Iowa State has one of the nation's top offenses and is also quite capable of slowing down opponents.
Oklahoma's offense is just as explosive, but its defense has been a major liability.
Seeking to build on a signature victory, the ninth-ranked Cyclones look to extend the longest winning streak in school history when they visit the defensively challenged Sooners on Saturday.
Iowa State (14-0, 2-0 Big 12) established the program's longest win streak by rolling past No. 7 Baylor, 87-72 on Tuesday. The Cyclones shot 54.8 percent and made 10 of 25 3-pointers en route to the second-largest margin of victory over a top 10 team in program history.
"We just set the mark for the best start in school history at 14-0 and that's a great sign that these guys aren't satisfied with that," coach Fred Hoiberg said. "There's a lot of work to do.
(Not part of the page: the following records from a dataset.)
File: src/rtl/timer_peripheral.sv
// Memory-mapped reloadable 32-bit timer with overflow interrupt and free-running SYSTICK.
// Word registers at BASE_ADDR: 0x0 TH, 0x4 TL, 0x8 TCON {PEND, IE, EN}, 0xC SYSTICK.
module timer_peripheral #(
    parameter logic [31:0] BASE_ADDR = 32'h4000_0000,
    parameter int unsigned PRESCALE  = 1
) (
    input  logic        clk,
    input  logic        rst,
    input  logic [31:0] addr_i,
    input  logic [31:0] wdata_i,
    input  logic        we_i,
    output logic [31:0] rdata_o,
    output logic        irq_o,
    output logic        tick_o
);

    localparam logic [15:0] PreMax = 16'(PRESCALE - 1);

    logic [31:0] th_q, th_d;
    logic [31:0] tl_q, tl_d;
    logic [31:0] sys_q, sys_d;
    logic [15:0] pre_q, pre_d;
    logic        en_q, en_d;
    logic        ie_q, ie_d;
    logic        pend_q, pend_d;

    logic sel, wr, wr_th, wr_tl, wr_tcon;
    logic tick, ovf;
    logic unused_addr;

    // Byte lanes are not supported; the low address bits carry no meaning.
    assign unused_addr = ^addr_i[1:0];

    assign sel     = (addr_i[31:4] == BASE_ADDR[31:4]);
    assign wr      = we_i & sel;
    assign wr_th   = wr & (addr_i[3:2] == 2'd0);
    assign wr_tl   = wr & (addr_i[3:2] == 2'd1);
    assign wr_tcon = wr & (addr_i[3:2] == 2'd2);

    assign tick = en_q & (pre_q == PreMax);
    // A CPU write to TL suppresses the tick's increment/reload and its overflow.
    assign ovf  = tick & ~wr_tl & (tl_q == 32'hFFFF_FFFF);

    always_comb begin
        pre_d = 16'd0;
        if (en_q && !tick) begin
            pre_d = pre_q + 16'd1;
        end
    end

    always_comb begin
        th_d = th_q;
        if (wr_th) begin
            th_d = wdata_i;
        end

        tl_d = tl_q;
        if (wr_tl) begin
            tl_d = wdata_i;
        end else if (ovf) begin
            tl_d = th_q;
        end else if (tick) begin
            tl_d = tl_q + 32'd1;
        end

        en_d   = en_q;
        ie_d   = ie_q;
        pend_d = pend_q;
        if (wr_tcon) begin
            en_d = wdata_i[0];
            ie_d = wdata_i[1];
            if (wdata_i[2]) begin
                pend_d = 1'b0;
            end
        end
        if (ovf) begin
            pend_d = 1'b1;
        end

        sys_d = sys_q + 32'd1;
    end

    always_ff @(posedge clk or posedge rst) begin
        if (rst) begin
            th_q   <= 32'd0;
            tl_q   <= 32'd0;
            sys_q  <= 32'd0;
            pre_q  <= 16'd0;
            en_q   <= 1'b0;
            ie_q   <= 1'b0;
            pend_q <= 1'b0;
        end else begin
            th_q   <= th_d;
            tl_q   <= tl_d;
            sys_q  <= sys_d;
            pre_q  <= pre_d;
            en_q   <= en_d;
            ie_q   <= ie_d;
            pend_q <= pend_d;
        end
    end

    always_comb begin
        rdata_o = 32'd0;
        if (sel) begin
            unique case (addr_i[3:2])
                2'd0:    rdata_o = th_q;
                2'd1:    rdata_o = tl_q;
                2'd2:    rdata_o = {29'd0, pend_q, ie_q, en_q};
                default: rdata_o = sys_q;
            endcase
        end
    end

    assign irq_o  = pend_q & ie_q;
    assign tick_o = tick;

endmodule

File: config.mk
export PLATFORM = sky130hd
export DESIGN_NAME = timer_peripheral
export DESIGN_NICKNAME = d
export VERILOG_FILES = /design/src/rtl/timer_peripheral.sv
export SDC_FILE = /design/constraint.sdc
export NUM_CORES = 1
export LEC_CHECK = 0
export BUFFER_PORTS_ARGS = -buffer_cell sky130_fd_sc_hd__buf_2
export CORE_MARGIN = 2
export CORE_UTILIZATION = 50
export CTS_CLUSTER_DIAMETER = 100
export CTS_CLUSTER_SIZE = 16
export DETAILED_ROUTE_END_ITERATION = 7
export HOLD_SLACK_MARGIN = 0.06
export PLACE_DENSITY_LB_ADDON = 0.2
export REMOVE_ABC_BUFFERS = 1
export SLEW_MARGIN = 20
export SYNTH_ARGS = -nofsm -noshare
export SYNTH_HDL_FRONTEND = slang
export SYNTH_SLANG_ARGS = --single-unit
File: constraint.sdc
create_clock -name clk -period 4.8 [get_ports clk]
set_input_delay 0 -clock clk [delete_from_list [all_inputs] [get_ports clk]]
set_output_delay 0 -clock clk [all_outputs]
set_load 0.005 [all_outputs]
After elaboration in Yosys (flattened, before gate mapping). Index checks and enable logic that the tools add are counted.

Output and inout bits: 34. Bits in registers: 115. Word-level logic and storage cells: 40. Input port bits: 67.

Eq/ne operators: 4. $add $sub $neg: 3. Bitwise operators: 9. Multiplexer cells: 9. Reductions and logical operators: 8.

Operator list (number): 2-to-1 mux 32 bit (4); one-hot mux 32 bit (3 select lines) (1); adder 32 x 1 -> 32 bit (second input constant) (2); == test 32 bit (second input constant) (1); == test 28 x 27 -> 1 bit (second input constant) (1); adder 16 x 1 -> 16 bit (second input constant) (1); logical NOT 16 bit (1); 2-to-1 mux 16 bit (1); bitwise AND 1 bit (8); nonzero test 2 bit (2); 2-to-1 mux 1 bit (3); nonzero test 3 bit (1); == test 2 x 1 -> 1 bit (second input constant) (1); == test 2 bit (second input constant) (1); logical NOT 2 bit (1); AND reduction 2 bit (1); logical AND 1 bit (1); logical NOT 1 bit (1); NOT 1 bit (1).

Depth between registers and ports, before layout. Gate-level depths: netlist of run 1.

Depth after elaboration: 8. Mapped depth: 10. Mapped depth without buffers: 9.

Worst setup path after synthesis of run 1. No wires, ideal clock.

Kind: register -> register. Start: register pre_q[0]. End: register tl_q[18]. Arrival time: 2.090 ns. Path slack: 2.572 ns. Cell stages (with the launch flop): 10. Setup time: 0.137 ns. Buffers on the path: 1. Data required time: 4.663 ns. Clock period less this slack: 2.228 ns. Cells stage by stage: dfrtp_1 inv_1 ha_1 or4b_1 nor4_1 nand3_1 clkbuf_1 nor4_1 o2bb2ai_1 a21oi_1.

Longest elaborated chain between the ends: 6. Elaborated cells between the ends (all ways): 7. Those cells by class: 2 x mux; 3 x bitwise; 2 x reduce/logical.

Ends and longest elaborated chain: start: declaration (RTL line 22) `logic [15:0] pre_q, pre_d;`; start signal: assignment (RTL line 96) `pre_q <= pre_d;`; logical NOT 16 bit (*) (RTL line 40) `assign tick = en_q & (pre_q == PreMax);`; bitwise AND 1 bit (*) (RTL line 40); bitwise AND 1 bit (2 in series) (RTL line 42) `assign ovf = tick & ~wr_tl & (tl_q == 32'hFFFF_FFFF);`; 2-to-1 mux 32 bit (RTL line 60) `end else if (ovf) begin`; 2-to-1 mux 32 bit (RTL line 58) `if (wr_tl) begin`; end signal: assignment (RTL line 94) `tl_q <= tl_d;`; end: declaration (RTL line 20) `logic [31:0] tl_q, tl_d;`.

Mark *: on every way between the ends. The rest lies on a longest branch, timed or not. A chain may end at the register's enable or synchronous reset.

Worst setup path after layout of run 1.
Start: register pre_q[0]. End: register tl_q[24].

Same word-level chain as after synthesis.

==> results of run 1 <==
## cell families (layout without fill, tap and decap cells)
group	after synthesis	in the layout	share of synthesized area (%)
compound gates	128	128	11.77
xor+xnor	55	55	7.241
fa+ha+maj	4	4	0.7523
buf+inv	50	180	3.329
flops	115	115	43.26
mux	68	68	11.40
simple gates	300	300	22.25
## worst min path at each step
stage	from	to	slack, ns	cells after the start
final	we_i	en_q	0.18	3
after global routing	we_i	en_q	0.17	3
after CTS	we_i	en_q	0.16	3
after detailed placement	rst	pre_q[10]	0.14	2
after global placement	rst	sys_q[20]	0.13	2
after floorplan	wdata_i[12]	tl_q[12]	0.12	2
## synthesized netlist by cell type (5+ instances only)
master	count
sky130_fd_sc_hd__and2_1	11
sky130_fd_sc_hd__a21o_1	8
sky130_fd_sc_hd__a211oi_1	6
sky130_fd_sc_hd__clkbuf_1	23
sky130_fd_sc_hd__xnor2_1	32
sky130_fd_sc_hd__nor4_1	11
sky130_fd_sc_hd__a31oi_1	8
sky130_fd_sc_hd__o21ai_0	15
sky130_fd_sc_hd__nor3_1	5
sky130_fd_sc_hd__mux2_2	29
sky130_fd_sc_hd__nand2_1	57
sky130_fd_sc_hd__nand3_1	30
sky130_fd_sc_hd__nand4_1	20
sky130_fd_sc_hd__buf_2	7
sky130_fd_sc_hd__a21oi_1	61
sky130_fd_sc_hd__inv_1	11
sky130_fd_sc_hd__xor2_1	23
sky130_fd_sc_hd__nor2_1	115
sky130_fd_sc_hd__dfrtp_1	115
sky130_fd_sc_hd__or4_1	5
sky130_fd_sc_hd__and3_1	20
sky130_fd_sc_hd__o211ai_1	6
sky130_fd_sc_hd__and4_1	10
sky130_fd_sc_hd__mux2i_1	33
## cell usage in the layout, fill, tap and decap left out, drive strengths merged, types with 5 or more instances in the layout
cell and count:
or4 6, mux2i 33, clkbuf 22, inv 11, bufinv 6, nor2 115
a211oi 6, nor3 5, o211ai 6, xnor2 32, a31oi 8, and3 20
nand4 20, buf 104, a21o 8, mux2 32, and2 11, xor2 23
o21ai 15, a21oi 61, nand3 30, nor4 12, dfrtp 115, dlygate4sd3 33
nand2 57, and4 10
## critical path: stages (launching register included)
cell and delay (ns):
sky130_fd_sc_hd__dfrtp_1 0.44, sky130_fd_sc_hd__inv_1 0.09, sky130_fd_sc_hd__ha_1 0.14, sky130_fd_sc_hd__or4b_1 0.44, sky130_fd_sc_hd__nor4_1 0.28, sky130_fd_sc_hd__nand3_1 0.14, sky130_fd_sc_hd__buf_4 0.26, sky130_fd_sc_hd__inv_1 0.69
sky130_fd_sc_hd__and2_1 0.30, sky130_fd_sc_hd__nor2_1 0.06, sky130_fd_sc_hd__o31ai_1 0.27
## sequential cells by signal, summed over array words and instances (netlist names)
name and count:
tl_q 32, sys_q 32, en_q 1, pend_q 1, th_q 32, pre_q 16, ie_q 1
## power groups by stage
| stage | clock network (mW) | logic (mW) | registers (mW) |
|---|---|---|---|
| after floorplan | 0 | 0.0407 | 0.987 |
| after global routing | 1.53 | 0.132 | 0.970 |
| after CTS | 1.48 | 0.121 | 0.970 |
| final | 1.46 | 0.121 | 0.971 |
| after global placement | 0 | 0.0981 | 0.987 |
| after detailed placement | 0 | 0.100 | 0.987 |
## metrics by stage
| step | power [mW] | instances |
|---|---|---|
| final | 2.556 | 1026 |
| after global routing | 2.629 | 1026 |
| after CTS | 2.572 | 1026 |
| after detailed placement | 1.087 | 961 |
| after global placement | 1.085 | 961 |
| after floorplan | 1.028 | 681 |
## what timing repair did
item / 4_1_cts / 5_1_grt
hold buffers: 33 / 0
endpoints found under the setup margin: 0 / 0
hold endpoints to repair: 119 / 0
## layout make-up
cell class              instances  share of cell area [%]
multi-input cells             555                   43.16
flip-flops and latches        115                   34.86
repair buffers                137                   10.49
clock buffers                  22                   5.866
well taps                     176                   2.668
clock inverters                10                   2.425
inverters                      11                  0.5305
## per-layer routing
metal	up-vias	wire length, um	GRT usage, %
met1	2885	8137	36.01
met5	-	0	0
li1	2799	-	-
met3	19	768	5.412
met4	0	246	8.088
met2	161	8532	41.13
==> results_tabular.tex, run 1 <==
\begin{tabular}{lr}
\hline
Metric & Value \\
\hline
\multicolumn{2}{l}{\textbf{Floorplanning}} \\
Std-Cell Rows & 42 \\
Floorplan die area & 0.01424 mm2 \\
Horizontal die dimension & 119.4 um \\
Vertical die dimension & 119.4 um \\
Effective utilization at floorplan & 50.64\% \\
Number of placed I/O pins & 101 \\
Core footprint & 0.01314 mm2 \\
\multicolumn{2}{l}{\textbf{Setup path}} \\
Crit path arrival time & 3.55 ns \\
Critical path launch point & pre\_q[0] \\
Endpoint required time on the critical path & 5.11 ns \\
Slack of the worst reg-to-reg path & 1.56 ns \\
Crit path max fanout & 32 \\
Path depth of the worst reg2reg path & 10 \\
Startpoint type of the worst setup path & flip-flop \\
Worst r2r dst & tl\_q[24] \\
Nature of the critical path endpoint & flip-flop \\
Startpoint of the most critical register-to-register path & pre\_q[0] \\
Kind of critical path & flip-flop to flip-flop \\
Last element of the critical path & tl\_q[24] \\
\multicolumn{2}{l}{\textbf{Synthesis}} \\
Fraction of registers with async set/reset & 100.0\% \\
Synthesized instance count & 720 \\
Flip-flop cell with the highest count after synthesis & sky130\_fd\_sc\_hd\_\_dfrtp\_1 \\
Cell accounting for the most synthesized area & sky130\_fd\_sc\_hd\_\_dfrtp\_1 \\
Synthesized area per cell & 9.240 um2 \\
FF+latch count, synth & 115 \\
Yosys synthesis warning count & 0 \\
Area contributors post-synth & sky130\_fd\_sc\_hd\_\_dfrtp\_1 (43\%), sky130\_fd\_sc\_hd\_\_nor2\_1 (6.5\%), sky130\_fd\_sc\_hd\_\_mux2i\_1 (5.0\%) \\
Number of unique standard cell types used by synthesis & 51 \\
Portion of synthesized cell area occupied by the leading cell type & 43.26\% \\
EDFF count, synth & 0 \\
Sequential fraction of the synthesis area & 43.26\% \\
Synthesized area & 0.006653 mm2 \\
\multicolumn{2}{l}{\textbf{Timing}} \\
Post-layout min period & 3.241 ns \\
Fin worst setup slack & 1.559 ns \\
Setup violators final & 0 \\
Setup repair after global routing missed its margin & no \\
Post-route fraction of the period consumed by the critical path & 67.51\% \\
Highest Clock Rate & 0.3086 GHz \\
Tightest Pin Transition & 1.070 ns \\
Post-route clock skew & 0.006537 ns \\
Worst slew slack as a fraction of its limit & 28.08\% \\
Worst hold slack & 0.1757 ns \\
Hold Violations, Final & 0 \\
Final sum of negative setup slack & 0 ns \\
Number of slew-limit violations in the final report & 0 \\
\multicolumn{2}{l}{\textbf{Clock network}} \\
CTS root buffer & sky130\_fd\_sc\_hd\_\_clkbuf\_16 \\
Number of buffers created by CTS & 17 \\
Post-CTS Setup Inserts & 0 \\
Max Buffers Root-to-Sink & 2 \\
Total number of clock tree sinks & 115 \\
Post-CTS clock slew at the launch and capture registers of the worst setup and hold paths & 0.05 ns \\
CTS tree & built \\
Source-to-sink clock delay at the later pin of the worst-skew pair & 0.42 ns \\
CTS H-tree lvls & 4 \\
Post-cts resize count & 0 \\
\multicolumn{2}{l}{\textbf{Drt}} \\
Drt first pass iters & 5 \\
Count of antenna-violating nets left after detailed routing & 0 \\
Via/cell ratio & 5.715 \\
Vias after detailed routing & 5864 \\
Final routed wire length divided by cell count & 17.24 um \\
Number of DRC violations after detailed-routing iteration 0 & 558 \\
WL final & 17690 um \\
Drc violations & 0 \\
\multicolumn{2}{l}{\textbf{Finish}} \\
Number of diodes added for antenna fixing & 0 \\
Sequential Area & 0.002878 mm2 \\
P\&R area growth vs syn & 24.07\% \\
Fin util & 62.83\% \\
Filler instances & 1119 \\
Share of cells above drive strength 1 & 20.59\% \\
Layout Cell Area excl Fill & 0.008254 mm2 \\
Multi-input logic area & 0.003562 mm2 \\
Layout Nets & 908 \\
\multicolumn{2}{l}{\textbf{Power and ir drop}} \\
Share of power burned in combinational logic & 4.7\% \\
Design internal power & 2.049 mW \\
Switching power of the nets & 0.5066 mW \\
Part of the power in registers & 38.0\% \\
Power density of the placed cells & 309.6 mW/mm2 \\
Switching part of the total & 19.82\% \\
IR Drop Worst-Case VDD & 0.3455 mV \\
Leakage Power & 3.846 nW \\
Clock share of power & 57.3\% \\
\multicolumn{2}{l}{\textbf{Placement}} \\
HPWL after detailed placement & 11870 um \\
Post-placement setup slack & 1.639 ns \\
Placement-stage cell area & 0.007237 mm2 \\
Routability congestion estimate from global placement & 0.8601 \\
I/O Buffers & 98 \\
\multicolumn{2}{l}{\textbf{GRT}} \\
Global-route wire length before repair & 29180 um \\
Grt ovf & 0 \\
Number of antenna violations at the first check in global routing & 0 \\
Vias in the first global route & 5631 \\
GRT Overall Usage & 25.97\% \\
Maximum number of pins on one net before global-route repair & 64 \\
\multicolumn{2}{l}{\textbf{Hold path}} \\
Kind of path behind the tightest hold check & input port to flip-flop \\
\multicolumn{2}{l}{\textbf{Run}} \\
Max-cap viol count & 0 \\
\multicolumn{2}{l}{\textbf{Run status}} \\
Result of the run & finished, final reports clean \\
\hline
\end{tabular}
No activity file was read; power rests on OpenSTA's default activity.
These guys know that."
The Cyclones, one of five undefeated teams in the country, don't have much work to do offensively, with three players averaging at least 15.0 points. Senior Melvin Ejim averages a team-best 17.8, and sophomore forward Georges Niang is scoring 18.3 per game in his last eight, but DeAndre Kane is the driving force behind the offense.
Kane is averaging 16.1 points on 52.1 percent shooting to go with 7.1 rebounds and a team-high 6.3 assists. The senior transfer from Marshall had a season-high 30 points with nine assists, eight rebounds and five steals against the Bears.
"He's a mismatch nightmare out there, when you have a guy who is 6-foot-5, 210 pounds, strong as an ox and he's experienced," Hoiberg said. "He's a smart player. When he gets the ball down there and we're spaced right, somebody's going to get an open shot. Or if they don't double team him, he's going to get his shot and he's going to take advantage of that."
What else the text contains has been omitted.